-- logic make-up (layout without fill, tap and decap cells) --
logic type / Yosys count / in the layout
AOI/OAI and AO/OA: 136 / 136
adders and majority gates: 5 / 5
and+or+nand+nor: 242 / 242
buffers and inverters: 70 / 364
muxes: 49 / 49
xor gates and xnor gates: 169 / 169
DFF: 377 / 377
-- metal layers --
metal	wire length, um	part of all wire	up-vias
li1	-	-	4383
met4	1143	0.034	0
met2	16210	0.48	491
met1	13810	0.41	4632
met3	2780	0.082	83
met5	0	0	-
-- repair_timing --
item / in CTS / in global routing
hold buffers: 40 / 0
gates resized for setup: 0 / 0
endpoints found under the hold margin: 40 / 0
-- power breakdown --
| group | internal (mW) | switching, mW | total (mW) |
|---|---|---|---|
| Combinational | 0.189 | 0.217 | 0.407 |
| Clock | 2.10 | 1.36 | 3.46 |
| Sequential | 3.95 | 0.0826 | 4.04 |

## Your assignment:
Restate the listing in full, preserving every word.

## Your solution:
-- logic make-up (layout without fill, tap and decap cells) --
logic type / Yosys count / in the layout
AOI/OAI and AO/OA: 136 / 136
adders and majority gates: 5 / 5
and+or+nand+nor: 242 / 242
buffers and inverters: 70 / 364
muxes: 49 / 49
xor gates and xnor gates: 169 / 169
DFF: 377 / 377
-- metal layers --
metal	wire length, um	part of all wire	up-vias
li1	-	-	4383
met4	1143	0.034	0
met2	16210	0.48	491
met1	13810	0.41	4632
met3	2780	0.082	83
met5	0	0	-
-- repair_timing --
item / in CTS / in global routing
hold buffers: 40 / 0
gates resized for setup: 0 / 0
endpoints found under the hold margin: 40 / 0
-- power breakdown --
| group | internal (mW) | switching, mW | total (mW) |
|---|---|---|---|
| Combinational | 0.189 | 0.217 | 0.407 |
| Clock | 2.10 | 1.36 | 3.46 |
| Sequential | 3.95 | 0.0826 | 4.04 |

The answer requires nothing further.